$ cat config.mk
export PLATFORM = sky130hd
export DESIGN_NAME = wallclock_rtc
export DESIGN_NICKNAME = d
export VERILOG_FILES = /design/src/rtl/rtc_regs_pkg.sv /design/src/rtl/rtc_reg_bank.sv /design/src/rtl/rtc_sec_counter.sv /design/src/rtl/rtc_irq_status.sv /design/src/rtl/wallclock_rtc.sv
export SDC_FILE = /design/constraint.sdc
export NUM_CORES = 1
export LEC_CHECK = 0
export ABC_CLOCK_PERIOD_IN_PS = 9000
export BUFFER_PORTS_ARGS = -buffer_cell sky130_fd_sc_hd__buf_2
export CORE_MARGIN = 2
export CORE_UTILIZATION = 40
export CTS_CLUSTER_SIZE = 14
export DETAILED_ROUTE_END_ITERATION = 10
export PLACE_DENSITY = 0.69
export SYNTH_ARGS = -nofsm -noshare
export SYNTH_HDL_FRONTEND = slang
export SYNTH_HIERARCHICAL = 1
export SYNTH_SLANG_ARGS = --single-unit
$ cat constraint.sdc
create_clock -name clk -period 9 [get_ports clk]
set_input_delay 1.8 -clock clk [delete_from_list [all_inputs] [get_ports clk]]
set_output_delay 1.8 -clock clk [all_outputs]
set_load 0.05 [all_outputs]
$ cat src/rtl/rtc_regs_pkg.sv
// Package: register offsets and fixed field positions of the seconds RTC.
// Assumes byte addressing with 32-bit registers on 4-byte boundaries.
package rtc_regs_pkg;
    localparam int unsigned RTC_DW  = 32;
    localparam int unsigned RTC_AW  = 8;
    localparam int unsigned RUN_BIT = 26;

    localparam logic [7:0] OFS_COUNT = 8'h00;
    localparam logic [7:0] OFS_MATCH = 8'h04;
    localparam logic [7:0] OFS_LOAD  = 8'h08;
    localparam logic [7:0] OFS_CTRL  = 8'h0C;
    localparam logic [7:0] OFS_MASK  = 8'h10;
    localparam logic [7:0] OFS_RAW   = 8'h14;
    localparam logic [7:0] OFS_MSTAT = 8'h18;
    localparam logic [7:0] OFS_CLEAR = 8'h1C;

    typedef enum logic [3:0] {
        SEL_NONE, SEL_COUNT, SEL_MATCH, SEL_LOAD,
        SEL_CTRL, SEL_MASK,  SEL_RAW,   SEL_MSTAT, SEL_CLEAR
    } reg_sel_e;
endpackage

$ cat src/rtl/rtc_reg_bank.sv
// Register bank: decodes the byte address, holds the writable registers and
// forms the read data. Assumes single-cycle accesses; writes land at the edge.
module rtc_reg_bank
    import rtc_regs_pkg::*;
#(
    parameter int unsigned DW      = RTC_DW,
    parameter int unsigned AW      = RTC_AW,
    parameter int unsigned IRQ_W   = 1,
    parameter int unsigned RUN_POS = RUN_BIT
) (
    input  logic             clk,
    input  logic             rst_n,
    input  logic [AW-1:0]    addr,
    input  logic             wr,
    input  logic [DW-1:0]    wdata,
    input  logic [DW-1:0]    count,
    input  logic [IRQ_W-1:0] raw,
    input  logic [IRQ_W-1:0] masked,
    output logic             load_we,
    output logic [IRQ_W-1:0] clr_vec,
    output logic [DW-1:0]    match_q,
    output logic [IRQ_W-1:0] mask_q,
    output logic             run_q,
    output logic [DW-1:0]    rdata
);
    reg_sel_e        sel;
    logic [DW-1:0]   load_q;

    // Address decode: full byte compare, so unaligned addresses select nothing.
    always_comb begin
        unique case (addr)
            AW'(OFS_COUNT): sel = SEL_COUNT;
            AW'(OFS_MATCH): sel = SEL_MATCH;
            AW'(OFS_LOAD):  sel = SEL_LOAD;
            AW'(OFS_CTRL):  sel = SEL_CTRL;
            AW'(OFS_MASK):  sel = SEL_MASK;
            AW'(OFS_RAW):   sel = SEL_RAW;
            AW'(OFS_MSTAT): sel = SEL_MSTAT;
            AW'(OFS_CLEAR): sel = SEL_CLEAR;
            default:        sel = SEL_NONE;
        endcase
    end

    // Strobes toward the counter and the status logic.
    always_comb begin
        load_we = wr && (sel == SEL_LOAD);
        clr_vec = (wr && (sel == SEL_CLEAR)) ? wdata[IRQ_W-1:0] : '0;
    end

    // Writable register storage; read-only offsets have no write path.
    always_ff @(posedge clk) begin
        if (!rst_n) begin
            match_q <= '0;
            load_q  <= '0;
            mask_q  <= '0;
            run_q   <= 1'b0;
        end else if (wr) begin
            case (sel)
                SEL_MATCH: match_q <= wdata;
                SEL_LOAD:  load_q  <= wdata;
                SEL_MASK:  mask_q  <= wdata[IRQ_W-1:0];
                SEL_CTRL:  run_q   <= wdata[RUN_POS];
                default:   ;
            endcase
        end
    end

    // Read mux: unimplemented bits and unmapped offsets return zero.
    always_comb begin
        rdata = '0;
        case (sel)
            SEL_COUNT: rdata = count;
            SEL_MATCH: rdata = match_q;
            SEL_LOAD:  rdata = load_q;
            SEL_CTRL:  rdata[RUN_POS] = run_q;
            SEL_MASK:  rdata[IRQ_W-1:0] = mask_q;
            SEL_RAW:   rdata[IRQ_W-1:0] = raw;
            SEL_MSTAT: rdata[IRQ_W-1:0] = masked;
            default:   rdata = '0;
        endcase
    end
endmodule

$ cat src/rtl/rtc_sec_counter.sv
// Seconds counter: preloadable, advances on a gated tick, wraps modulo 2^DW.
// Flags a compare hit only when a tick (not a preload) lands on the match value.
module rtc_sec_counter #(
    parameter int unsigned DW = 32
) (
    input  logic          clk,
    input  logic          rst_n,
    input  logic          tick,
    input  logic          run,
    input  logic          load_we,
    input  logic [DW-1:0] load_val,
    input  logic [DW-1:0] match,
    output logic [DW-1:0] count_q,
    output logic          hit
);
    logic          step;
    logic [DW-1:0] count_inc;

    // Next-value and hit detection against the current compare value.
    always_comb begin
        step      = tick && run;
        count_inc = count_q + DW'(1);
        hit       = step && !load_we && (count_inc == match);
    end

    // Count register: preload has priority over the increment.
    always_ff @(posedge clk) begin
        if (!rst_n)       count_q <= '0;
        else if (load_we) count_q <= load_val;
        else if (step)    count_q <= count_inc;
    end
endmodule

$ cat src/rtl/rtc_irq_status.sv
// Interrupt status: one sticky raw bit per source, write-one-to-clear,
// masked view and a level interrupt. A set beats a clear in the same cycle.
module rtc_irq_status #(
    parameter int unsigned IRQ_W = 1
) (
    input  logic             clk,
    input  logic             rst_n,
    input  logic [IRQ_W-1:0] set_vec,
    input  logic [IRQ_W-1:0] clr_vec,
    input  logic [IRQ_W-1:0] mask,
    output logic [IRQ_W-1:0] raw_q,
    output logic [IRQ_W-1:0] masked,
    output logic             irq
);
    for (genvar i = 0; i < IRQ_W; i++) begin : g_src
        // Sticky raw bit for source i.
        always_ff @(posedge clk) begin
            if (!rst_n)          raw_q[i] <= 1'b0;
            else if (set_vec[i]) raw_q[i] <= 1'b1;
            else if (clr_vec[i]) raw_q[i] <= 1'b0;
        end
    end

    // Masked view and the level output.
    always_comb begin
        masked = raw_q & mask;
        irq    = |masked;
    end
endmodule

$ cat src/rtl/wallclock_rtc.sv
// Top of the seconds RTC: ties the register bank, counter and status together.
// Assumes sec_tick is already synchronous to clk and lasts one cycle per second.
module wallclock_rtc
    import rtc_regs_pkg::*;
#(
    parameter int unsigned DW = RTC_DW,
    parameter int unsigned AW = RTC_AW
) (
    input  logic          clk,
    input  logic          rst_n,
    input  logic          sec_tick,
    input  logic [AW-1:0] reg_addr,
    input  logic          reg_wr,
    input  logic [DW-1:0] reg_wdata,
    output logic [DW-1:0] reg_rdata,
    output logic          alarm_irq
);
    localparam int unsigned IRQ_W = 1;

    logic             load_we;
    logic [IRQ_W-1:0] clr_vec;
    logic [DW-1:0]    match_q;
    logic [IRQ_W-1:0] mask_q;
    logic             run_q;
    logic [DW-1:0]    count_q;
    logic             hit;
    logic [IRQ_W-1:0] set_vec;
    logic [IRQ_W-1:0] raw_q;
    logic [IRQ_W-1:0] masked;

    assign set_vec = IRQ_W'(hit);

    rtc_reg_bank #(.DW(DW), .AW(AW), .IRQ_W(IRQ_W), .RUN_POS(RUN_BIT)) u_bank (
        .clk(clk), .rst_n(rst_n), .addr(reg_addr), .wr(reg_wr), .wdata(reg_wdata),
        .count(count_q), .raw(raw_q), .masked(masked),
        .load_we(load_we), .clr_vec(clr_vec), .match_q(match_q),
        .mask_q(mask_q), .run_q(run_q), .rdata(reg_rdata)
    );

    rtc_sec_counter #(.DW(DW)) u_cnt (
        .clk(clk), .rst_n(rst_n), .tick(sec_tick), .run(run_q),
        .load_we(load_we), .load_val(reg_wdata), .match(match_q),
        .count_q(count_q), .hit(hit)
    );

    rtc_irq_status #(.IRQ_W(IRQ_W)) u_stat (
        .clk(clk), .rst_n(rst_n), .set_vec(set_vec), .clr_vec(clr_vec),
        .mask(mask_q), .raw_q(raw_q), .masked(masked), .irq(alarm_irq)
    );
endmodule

- [Assignment]:
Beginning at the top of the data, extract each line through the line containing "create_clock -name clk" and return those lines exactly, with nothing added.

- [Answer section]:
$ cat config.mk
export PLATFORM = sky130hd
export DESIGN_NAME = wallclock_rtc
export DESIGN_NICKNAME = d
export VERILOG_FILES = /design/src/rtl/rtc_regs_pkg.sv /design/src/rtl/rtc_reg_bank.sv /design/src/rtl/rtc_sec_counter.sv /design/src/rtl/rtc_irq_status.sv /design/src/rtl/wallclock_rtc.sv
export SDC_FILE = /design/constraint.sdc
export NUM_CORES = 1
export LEC_CHECK = 0
export ABC_CLOCK_PERIOD_IN_PS = 9000
export BUFFER_PORTS_ARGS = -buffer_cell sky130_fd_sc_hd__buf_2
export CORE_MARGIN = 2
export CORE_UTILIZATION = 40
export CTS_CLUSTER_SIZE = 14
export DETAILED_ROUTE_END_ITERATION = 10
export PLACE_DENSITY = 0.69
export SYNTH_ARGS = -nofsm -noshare
export SYNTH_HDL_FRONTEND = slang
export SYNTH_HIERARCHICAL = 1
export SYNTH_SLANG_ARGS = --single-unit
$ cat constraint.sdc
create_clock -name clk -period 9 [get_ports clk]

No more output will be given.